He shot her twice in the chest. Stumbling backwards, she fell against the wall, her weeping back adding to the splatter of blood behind her as she slid down to the floor. Her face contorted in pain, she opened her mouth as if to scream, yet made no sound. Looking up at the man, she tried to stand. He shot her once more, and she fell back to the floor. Looking into her eyes, the man said “It’s done.”

The woman let out a bloody gasp that sounded somewhat like a laugh, and somewhat like a cough. “It’s never done,” she replied in a weak voice, through a mouthful of blood.

The man slid his gun into the holster under his left armpit. “I know all about you. I know what you are. And I came prepared.”
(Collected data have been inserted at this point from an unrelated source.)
--- src/rtl/fifo_cmd_pkg.sv ---
// rtl/fifo_cmd_pkg.sv - shared command-vector constants for the driver and the attached FIFO
package fifo_cmd_pkg;

  localparam int CMD_DATA_WIDTH   = 4;
  localparam int CMD_OPCODE_WIDTH = 2;
  localparam int CMD_EXTRA_BIT    = 1;
  localparam int CMD_LINE_WIDTH   = CMD_DATA_WIDTH + CMD_OPCODE_WIDTH + CMD_EXTRA_BIT;
  localparam int CMD_NUM_ENTRIES  = 2;

  typedef logic [CMD_OPCODE_WIDTH-1:0] opcode_t;

  localparam opcode_t OP_DO_NOTHING = 2'b00;
  localparam opcode_t OP_READ       = 2'b01;
  localparam opcode_t OP_WRITE      = 2'b10;

  typedef enum logic [1:0] {
    ST_IDLE   = 2'd0,
    ST_WR_CMD = 2'd1,
    ST_RD_CMD = 2'd2,
    ST_GAP    = 2'd3
  } cmd_state_e;

  // Vector layout seen by the FIFO: {opcode, data, trailing zero field}.
  function automatic logic [CMD_LINE_WIDTH-1:0] pack_cmd(input opcode_t op,
                                                         input logic [CMD_DATA_WIDTH-1:0] data);
    return {op, data, {CMD_EXTRA_BIT{1'b0}}};
  endfunction

endpackage

--- src/rtl/fifo_cmd_driver.sv ---
// rtl/fifo_cmd_driver.sv - command-side master for the shared command-vector FIFO
module fifo_cmd_driver
  import fifo_cmd_pkg::*;
#(
  parameter int DATA_WIDTH   = CMD_DATA_WIDTH,
  parameter int NUM_ENTRIES  = CMD_NUM_ENTRIES,
  parameter int OPCODE_WIDTH = CMD_OPCODE_WIDTH,
  parameter int EXTRA_BIT    = CMD_EXTRA_BIT,
  parameter int LINE_WIDTH   = DATA_WIDTH + OPCODE_WIDTH + EXTRA_BIT,
  parameter int COUNT_WIDTH  = 2
) (
  input  logic                   clk,
  input  logic                   reset,
  input  logic                   wr_valid,
  input  logic [DATA_WIDTH-1:0]  wr_data,
  output logic                   wr_ready,
  input  logic                   rd_req,
  output logic                   rd_valid,
  output logic [DATA_WIDTH-1:0]  rd_data,
  output logic [LINE_WIDTH-1:0]  vector_out,
  input  logic [DATA_WIDTH-1:0]  fifo_data_in,
  output logic [COUNT_WIDTH-1:0] count,
  output logic                   busy
);

  localparam logic [1:0] IDLE   = ST_IDLE;
  localparam logic [1:0] WR_CMD = ST_WR_CMD;
  localparam logic [1:0] RD_CMD = ST_RD_CMD;
  localparam logic [1:0] GAP    = ST_GAP;

  localparam logic [OPCODE_WIDTH-1:0] OPC_NOP   = OPCODE_WIDTH'(OP_DO_NOTHING);
  localparam logic [OPCODE_WIDTH-1:0] OPC_READ  = OPCODE_WIDTH'(OP_READ);
  localparam logic [OPCODE_WIDTH-1:0] OPC_WRITE = OPCODE_WIDTH'(OP_WRITE);

  localparam logic [COUNT_WIDTH-1:0] FULL_CNT = COUNT_WIDTH'(NUM_ENTRIES);
  localparam logic [COUNT_WIDTH-1:0] CNT_ONE  = COUNT_WIDTH'(1);

  function automatic logic [LINE_WIDTH-1:0] cmd_line(input logic [OPCODE_WIDTH-1:0] op,
                                                     input logic [DATA_WIDTH-1:0]   data);
    return {op, data, {EXTRA_BIT{1'b0}}};
  endfunction

  logic [1:0]             state_q,    state_d;
  logic [LINE_WIDTH-1:0]  vector_q,   vector_d;
  logic [DATA_WIDTH-1:0]  rd_data_q,  rd_data_d;
  logic                   rd_valid_q, rd_valid_d;
  logic [COUNT_WIDTH-1:0] count_q,    count_d;

  logic can_read;
  logic can_write;

  assign can_read  = (count_q != '0);
  assign can_write = (count_q < FULL_CNT);

  // A pending serviceable read blocks the write port so reads always win in IDLE.
  assign wr_ready = !reset && (state_q == IDLE) && can_write && !(rd_req && can_read);

  always_comb begin
    state_d    = state_q;
    vector_d   = vector_q;
    rd_data_d  = rd_data_q;
    rd_valid_d = rd_valid_q;
    count_d    = count_q;
    case (state_q)
      IDLE: begin
        if (rd_req && can_read) begin
          state_d  = RD_CMD;
          vector_d = cmd_line(OPC_READ, '0);
        end else if (wr_valid && can_write) begin
          state_d  = WR_CMD;
          vector_d = cmd_line(OPC_WRITE, wr_data);
        end
      end
      WR_CMD: begin
        count_d  = count_q + CNT_ONE;
        state_d  = GAP;
        vector_d = cmd_line(OPC_NOP, '0);
      end
      RD_CMD: begin
        // The FIFO only drives its output while READ is on the vector.
        rd_data_d  = fifo_data_in;
        rd_valid_d = 1'b1;
        count_d    = count_q - CNT_ONE;
        state_d    = GAP;
        vector_d   = cmd_line(OPC_NOP, '0);
      end
      GAP: begin
        rd_valid_d = 1'b0;
        state_d    = IDLE;
      end
      default: begin
        state_d  = IDLE;
        vector_d = '0;
      end
    endcase
  end

  always_ff @(posedge clk or posedge reset) begin
    if (reset) begin
      state_q    <= IDLE;
      vector_q   <= '0;
      rd_data_q  <= '0;
      rd_valid_q <= 1'b0;
      count_q    <= '0;
    end else begin
      state_q    <= state_d;
      vector_q   <= vector_d;
      rd_data_q  <= rd_data_d;
      rd_valid_q <= rd_valid_d;
      count_q    <= count_d;
    end
  end

  assign vector_out = vector_q;
  assign rd_data    = rd_data_q;
  assign rd_valid   = rd_valid_q;
  assign count      = count_q;
  assign busy       = (state_q != IDLE);

  a_no_write_when_full: assert property (@(posedge clk) disable iff (reset)
    (state_q == WR_CMD) |-> (count_q < FULL_CNT));
  a_no_read_when_empty: assert property (@(posedge clk) disable iff (reset)
    (state_q == RD_CMD) |-> (count_q != '0));
  a_count_in_range: assert property (@(posedge clk) disable iff (reset)
    count_q <= FULL_CNT);

endmodule
--- config.mk ---
export PLATFORM = sky130hd
export DESIGN_NAME = fifo_cmd_driver
export DESIGN_NICKNAME = d
export VERILOG_FILES = /design/src/rtl/fifo_cmd_pkg.sv /design/src/rtl/fifo_cmd_driver.sv
export SDC_FILE = /design/constraint.sdc
export NUM_CORES = 1
export LEC_CHECK = 0
export ABC_AREA = 0
export BUFFER_PORTS_ARGS = -buffer_cell sky130_fd_sc_hd__clkbuf_2
export CORE_MARGIN = 5
export CORE_UTILIZATION = 42
export DETAILED_ROUTE_END_ITERATION = 12
export GPL_TIMING_DRIVEN = 0
export PLACE_DENSITY = 0.76
export SLEW_MARGIN = 5
export SYNTH_ARGS = -nofsm -noshare
export SYNTH_HDL_FRONTEND = slang
export SYNTH_SLANG_ARGS = --single-unit
--- constraint.sdc ---
create_clock -name clk -period 1.35 [get_ports clk]
set_input_delay 0.135 -clock clk [delete_from_list [all_inputs] [get_ports clk]]
set_output_delay 0.135 -clock clk [all_outputs]
set_load 0.01 [all_outputs]
### Word-level counts from Yosys, hierarchy flattened

Cells that the tools add are included.

| word-level totals | value |
|---|---|
| memory bits (read-only) | 0 |
| input port bits | 12 |
| bits in latches | 0 |
| memories | 0 |
| logic and storage cells | 35 |
| flip-flop bits (word level) | 16 |
| output and inout port bits | 16 |
| memory bits (writable) | 0 |

| cells by class | value |
|---|---|
| divide/modulo/power cells | 0 |
| $lt $le $gt $ge | 1 |
| add/subtract/negate cells | 2 |
| equality and inequality tests | 4 |
| multiply operators | 0 |
| mux-type cells | 8 |
| bitwise operators | 0 |
| reduce and logical (&&, ||, !) cells | 15 |
| shift operators | 0 |

Operators by type and width:

| cell | number |
|---|---|
| 2-to-1 mux 7 bit | 2 |
| one-hot mux 7 bit (2 select lines) | 1 |
| nonzero test 2 bit | 5 |
| one-hot mux 2 bit (3 select lines) | 1 |
| logical AND 1 bit | 5 |
| == test 2 bit (second input constant) | 2 |
| 2-to-1 mux 2 bit | 2 |
| one-hot mux 2 bit (2 select lines) | 1 |
| != test 3 x 1 -> 1 bit (second input constant) | 1 |
| adder 2 x 1 -> 2 bit (second input constant) | 1 |
| == test 2 x 1 -> 1 bit (second input constant) | 1 |
| logical NOT 1 bit | 2 |
| logical NOT 2 bit | 1 |
| < comparator 2 bit (second input constant) | 1 |
| one-hot mux 1 bit (2 select lines) | 1 |
| AND reduction 2 bit | 1 |
| OR reduction 2 bit | 1 |
| subtractor 2 x 1 -> 2 bit (second input constant) | 1 |

### Depth between registers and ports, before layout

| depth | value |
|---|---|
| word-level depth | 5 |
| gate-level depth with buffers | 6 |
| gate-level depth less buffers | 5 |

### Least setup slack after synthesis

OpenSTA, ideal clock, no wires.

| path | value |
|---|---|
| kind | reg-to-reg |
| from | register count_q[1] (netlist: count[1]) |
| to | register state_q[0] |
| setup time | 0.125 ns |
| path slack | -0.075 ns |
| arrival | 1.300 ns |
| required time | 1.225 ns |
| buffers on the path | 1 |
| stages on the path, launching flop included | 5 |
| clock period less this slack | 1.425 ns |
| path through | dfrtp_1 -> o21ai_2 -> and3_1 -> buf_6 -> mux2_4 |

| on the way | value |
|---|---|
| word-level cells in the longest chain between the ends | 4 |
| elaborated cells on any way between the ends | 7 |

RTL lines:

| what | line | text |
|---|---|---|
| start: declaration | fifo_cmd_driver.sv:47 | `logic [COUNT_WIDTH-1:0] count_q, count_d;` |
| start signal: assignment | fifo_cmd_driver.sv:110 | `count_q <= count_d;` |
| nonzero test 2 bit | fifo_cmd_driver.sv:52 | `assign can_read = (count_q != '0);` |
| logical AND 1 bit | fifo_cmd_driver.sv:66 | `if (rd_req && can_read) begin` |
| 2-to-1 mux 2 bit | fifo_cmd_driver.sv:66 |  |
| one-hot mux 2 bit (3 select lines) | fifo_cmd_driver.sv:64 | `case (state_q)` |
| end signal: assignment | fifo_cmd_driver.sv:106 | `state_q <= state_d;` |
| end: declaration | fifo_cmd_driver.sv:43 | `logic [1:0] state_q, state_d;` |

Several ways; a longest one is shown, not always the timed one.
A chain may end at the register's enable or synchronous reset.

### Final worst setup path

| path | value |
|---|---|
| from | register state_q[0] |
| to | register vector_q[3] (netlist: vector_out[3]) |

| on the way | value |
|---|---|
| word-level cells in the longest chain between the ends | 4 |
| elaborated cells on any way between the ends | 8 |

RTL lines:

| what | line | text |
|---|---|---|
| == test 2 bit or == test 2 x 1 -> 1 bit (tied branches) | fifo_cmd_driver.sv:64 |  |
| OR reduction 2 bit (no line) | -- |  |
| nonzero test 2 bit (no line) | -- |  |
| AND reduction 2 bit (no line) | -- |  |
| end signal: assignment | fifo_cmd_driver.sv:107 | `vector_q <= vector_d;` |
| end: declaration | fifo_cmd_driver.sv:44 | `logic [LINE_WIDTH-1:0] vector_q, vector_d;` |

Several ways; a longest one is shown, not always the timed one.

==> results.yml <==
run_status:
  status: "finished, violations left"
  violations: "setup timing"
timing:
  rsz0062_at_grt: "true"
  period_needed_ns: 1.54
  slew_headroom_pct: 61.8
  whs_ns: 0.0638
  fin_ws_ns: -0.193
  tns_ns: -1.64
  max_freq_mhz: 648
  setup_viol: 11
  period_share_pct: 114
  worstMarginPinSlew_ns: 0.572
  maxSlewViolCount: 0
  hold_violations: 0
  fin_skew_ns: 0.0145
placement:
  portBuffers: 26
  dp_cells: 111
  gp_congestion: 0.755
  place_hpwl_um: 1150
synthesis:
  synthCells: 68
  yosysUniqueCellTypes: 24
  synth_top_area_cell: "dfrtp_1"
  postSynthAreaPerCell_um2: 10.8
  netlist_top_cells_area: "dfrtp_1 (51%), ha_1 (8.5%), mux2_1 (6.1%), inv_1 (5.1%), o22ai_1 (4.2%)"
  synthArstFlopShare_pct: 100
  ys.flop_type: "dfrtp_1"
  synth_nets: 85
  synth_warnings: 0
  yosysTopAreaCellShare_pct: 50.9
  ys_ff_latch: 15
  ys_seq_area_share_pct: 50.9
  synth_area_um2: 737
  synth_edf_count: 0
clock_tree:
  numCtsBuffers: 3
  cts.sinks: 15
  clk_latency_ns: 0.30
  htree_levels: 1
  cts-root-buf: "clkbuf_4"
  cts_max_path_buffers: 2
  clk_pin_slew_ns: 0.11
  cts_tree: "yes"
routing:
  finalWirelength_um: 2050
  routed.top_layer: "met4"
  vias_per_cell: 5.19
  route.antenna.remaining_nets: 0
  wl_per_cell_um: 16.1
  vias: 659
  drtPass1Iterations: 4
  wl_met3_um: 99
  wl_met2_um: 1060
  drc: 0
  wl_met1_um: 818
  drt_iter0_markers: 6
die:
  row_count: 15
  io_pins: 28
  initial_core_util_pct: 43.6
  die_w_um: 51.9
  dieArea_mm2: 0.00269
  coreArea_mm2: 0.00169
  die_height_um: 51.9
worst_setup_path:
  required_ns: 1.53
  worst_ep_arrival_time_ns: 1.73
  cp_max_fo: 6
  crit_path_start_kind: "register"
  worst-setup-path-type: "reg2reg"
  worst_setup_path_end_kind: "register"
flow_run:
  cap_violations: 0
power:
  p_leak_nw: 0.569
  power.total_mw: 3.11
  irDropWorstVdd_mv: 1.20
  powerDensity_mw_per_mm2: 2680
layout:
  fin_cells: 127
  layout_commonest_cell: "clkbuf_2"
  layout_common_cells: "clkbuf_2 (25), dfrtp_1 (13), inv_1 (7), buf_4 (7), buf_6 (6)"
  antenna_cells: 0
  syn_to_final_growth_pct: 57.7
  fin_nets: 128
  drive_gt1_share_pct: 60.0
global_routing:
  antenna_found_initial: 0
  grt_max_degree: 16
  grt_pass1_wl_um: 2860
  track_usage_pct: 14.8
  first_global_vias: 637
  grt_overflow: 0
worst_hold_path:
  min_path_type: "in2reg"
==> flip-flops by register name, summed over array words and instances (netlist names) <==
| register | cells |
|---|---|
| vector_out | 6 |
| state_q | 2 |
| count | 2 |
| rd_data | 4 |
| rd_valid | 1 |
==> area by class of cell <==
| class | instances | area (um2) |
|---|---|---|
| fillers | 118 | 527 |
| multi-input cells | 40 | 415 |
| flip-flops and latches | 15 | 378 |
| repair buffers | 40 | 273 |
| inverters | 10 | 37.5 |
| clock buffers | 3 | 22.5 |
| well taps | 17 | 21.3 |
| clock inverters | 1 | 7.51 |
| plain buffers | 1 | 7.51 |
==> logic make-up after synthesis <==
kind of cell / count (synthesis) / share of synthesized area (%)
simple gates: 14 / 8.83
buf+inv: 13 / 8.15
flops: 15 / 50.9
compound gates: 10 / 8.66
other cells: 1 / 0.509
xor+xnor: 3 / 3.57
mux: 7 / 10.9
fa+ha+maj: 5 / 8.49
==> power breakdown <==
group          switching, mW  internal (mW)  total (mW)
combinational          0.964           1.05        2.02
sequential             0.150          0.665       0.816
clock                  0.165          0.113       0.278
total                   1.28           1.83        3.11
==> synth_stat cells, types with 2 or more instances <==
| library cell | instances |
|---|---|
| mux2i_1 | 2 |
| nor2_1 | 4 |
| xor2_1 | 2 |
| dfrtp_1 | 15 |
| inv_1 | 10 |
| nand2_1 | 3 |
| mux2_1 | 4 |
| nand3_1 | 4 |
| o22ai_1 | 5 |
| ha_1 | 5 |
==> path summary, 6_finish.rpt <==
| check | start | end | slack, ns | cells after the start |
|---|---|---|---|---|
| max in group asynchronous | reset | count[0] | 0.47 | 3 |
| setup reg to reg | state_q[0] | vector_out[3] | -0.19 | 8 |
| hold reg to reg | rd_valid | rd_valid | 0.52 | 2 |
| min in group asynchronous | reset | rd_data[2] | 0.46 | 3 |
| setup / recovery | state_q[0] | vector_out[3] | -0.19 | 8 |
| hold / removal | fifo_data_in[2] | rd_data[2] | 0.06 | 2 |
==> critical path: stages, from the launching register on <==
cell     delay (ns)
dfrtp_1        0.40
inv_2          0.07
ha_4           0.16
buf_4          0.13
buf_6          0.10
buf_6          0.10
buf_6          0.11
a31oi_4        0.23
o22ai_1        0.12
==> per-layer routing <==
| layer | track usage (%) | vias up |
|---|---|---|
| met5 | 0 | - |
| met4 | 10.5 | 0 |
| met3 | 2.87 | 9 |
| met2 | 26.6 | 25 |
| met1 | 15.2 | 319 |
| li1 | - | 306 |
==> timing repair <==
item,4_1_cts,5_1_grt
resized for setup,16,13
hold buffers,1,0
endpoints found under the setup margin,15,9
hold endpoints to repair,15,0
pin swaps,3,4
setup buffers,10,3
==> stage by stage <==
step / instance area (um2) / utilization [%] / worst slack [ns]
finish: 1160 / 68.8 / -0.193
global route: 1160 / 68.8 / -0.228
CTS: 1090 / 64.4 / -0.147
detailed placement: 901 / 53.3 / -0.141
global placement: 901 / 53.3 / -0.0888
floorplan: 749 / - / -0.0216
Note: power is estimated with default switching activity, not from simulation.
As he looked into the woman’s eyes, in his mind the man saw the death gaze of his brother. In life, he had been a proud man, a warrior, passionate and assertive. He remembered walking into an ambush with him. Two men step in front, with shotguns. A car skids to a stop nearby. The windows roll down, and two more men, armed with dull black submachine guns, open fire. His brother laughs, and takes out his pistol. No caution, no cover. And yet, thirty seconds later, they walk from the scene, without a scratch on either of them. His brother smiles. To see him in that warehouse, most of him unrecognizable, and much of him simply gone, had been almost too much to bear. Images flashed through his mind, as rapid, silent, and glowing fragments. Joining the family. Drinks and laughter. Summer days on the boardwalk. The heat of life, frantic and biting. His wedding. Unexpected. His funeral. Inevitable.

The woman closed her eyes. Her face briefly twisted in pain once more, before settling into a calm and tired expression. “I’m sorry,” she said, opening her eyes and looking up at the man. The setting sun cast a rich, orange light on the both of them. The man looked away from her. Though he had finally claimed that which he had sought for so long, standing over the bloody and broken body of a twenty year old woman, he could take little joy in his revenge. His brother’s eyes returned, a hazy mental imprint that hung over his vision. He suspected they would seldom leave. Taking a deep breath, he turned around, and began to walk away.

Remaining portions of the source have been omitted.